[[ TASK MATERIAL open ]]
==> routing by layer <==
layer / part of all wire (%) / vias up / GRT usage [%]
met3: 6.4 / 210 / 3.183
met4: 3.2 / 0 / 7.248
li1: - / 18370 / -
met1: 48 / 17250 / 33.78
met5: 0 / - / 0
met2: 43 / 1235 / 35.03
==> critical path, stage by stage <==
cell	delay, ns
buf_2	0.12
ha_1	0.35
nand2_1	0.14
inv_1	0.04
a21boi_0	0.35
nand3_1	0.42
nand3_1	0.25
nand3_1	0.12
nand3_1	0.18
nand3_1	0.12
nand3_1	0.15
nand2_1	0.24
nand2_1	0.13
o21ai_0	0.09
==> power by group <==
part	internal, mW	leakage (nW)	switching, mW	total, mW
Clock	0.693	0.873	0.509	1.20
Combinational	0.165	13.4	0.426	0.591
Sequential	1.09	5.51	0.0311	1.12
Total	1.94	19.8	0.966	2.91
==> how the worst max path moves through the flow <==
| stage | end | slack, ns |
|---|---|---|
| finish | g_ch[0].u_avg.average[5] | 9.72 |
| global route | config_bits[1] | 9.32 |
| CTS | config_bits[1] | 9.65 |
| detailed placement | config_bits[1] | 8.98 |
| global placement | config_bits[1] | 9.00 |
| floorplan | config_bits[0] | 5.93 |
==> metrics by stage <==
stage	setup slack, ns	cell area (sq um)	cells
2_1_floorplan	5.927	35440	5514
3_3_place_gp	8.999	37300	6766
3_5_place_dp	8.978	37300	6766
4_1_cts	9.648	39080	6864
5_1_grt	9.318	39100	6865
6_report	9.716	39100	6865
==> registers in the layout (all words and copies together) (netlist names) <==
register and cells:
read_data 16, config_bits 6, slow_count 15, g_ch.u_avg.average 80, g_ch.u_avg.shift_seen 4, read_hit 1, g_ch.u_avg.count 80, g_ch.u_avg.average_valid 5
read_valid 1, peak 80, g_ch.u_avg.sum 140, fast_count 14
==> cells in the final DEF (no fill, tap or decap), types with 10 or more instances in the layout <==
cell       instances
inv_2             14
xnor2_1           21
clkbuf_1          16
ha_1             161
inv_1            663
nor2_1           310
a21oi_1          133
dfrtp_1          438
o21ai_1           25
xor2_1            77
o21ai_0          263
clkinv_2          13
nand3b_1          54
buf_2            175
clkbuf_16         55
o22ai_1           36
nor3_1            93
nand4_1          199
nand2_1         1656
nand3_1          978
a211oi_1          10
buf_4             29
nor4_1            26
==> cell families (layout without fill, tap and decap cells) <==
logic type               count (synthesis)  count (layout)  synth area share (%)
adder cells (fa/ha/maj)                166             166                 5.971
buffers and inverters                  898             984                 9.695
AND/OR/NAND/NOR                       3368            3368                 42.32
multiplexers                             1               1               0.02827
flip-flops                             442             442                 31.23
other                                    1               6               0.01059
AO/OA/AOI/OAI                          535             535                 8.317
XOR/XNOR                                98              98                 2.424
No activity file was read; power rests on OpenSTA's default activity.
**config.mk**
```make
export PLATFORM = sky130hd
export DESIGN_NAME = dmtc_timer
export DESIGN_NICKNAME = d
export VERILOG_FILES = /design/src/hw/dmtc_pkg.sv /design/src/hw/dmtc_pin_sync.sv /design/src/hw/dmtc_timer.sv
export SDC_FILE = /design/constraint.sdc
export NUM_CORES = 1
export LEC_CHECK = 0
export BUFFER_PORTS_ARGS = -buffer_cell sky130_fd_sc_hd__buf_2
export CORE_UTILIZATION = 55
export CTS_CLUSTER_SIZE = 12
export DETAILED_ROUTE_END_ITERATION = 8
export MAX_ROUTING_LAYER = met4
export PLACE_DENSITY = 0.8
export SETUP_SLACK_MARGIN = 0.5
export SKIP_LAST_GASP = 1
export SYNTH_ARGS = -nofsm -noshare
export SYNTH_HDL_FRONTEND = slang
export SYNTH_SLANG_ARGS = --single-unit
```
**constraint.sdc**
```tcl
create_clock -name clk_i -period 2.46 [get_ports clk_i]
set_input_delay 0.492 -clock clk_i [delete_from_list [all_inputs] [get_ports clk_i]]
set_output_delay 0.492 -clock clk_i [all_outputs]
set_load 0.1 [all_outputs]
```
[[ TASK MATERIAL closed ]]
-- INSTRUCTIONS FOR THE TASK --
Make a list of all lines in the data that contain "instances".

-- SOLUTION BELOW --
==> cells in the final DEF (no fill, tap or decap), types with 10 or more instances in the layout <==
cell       instances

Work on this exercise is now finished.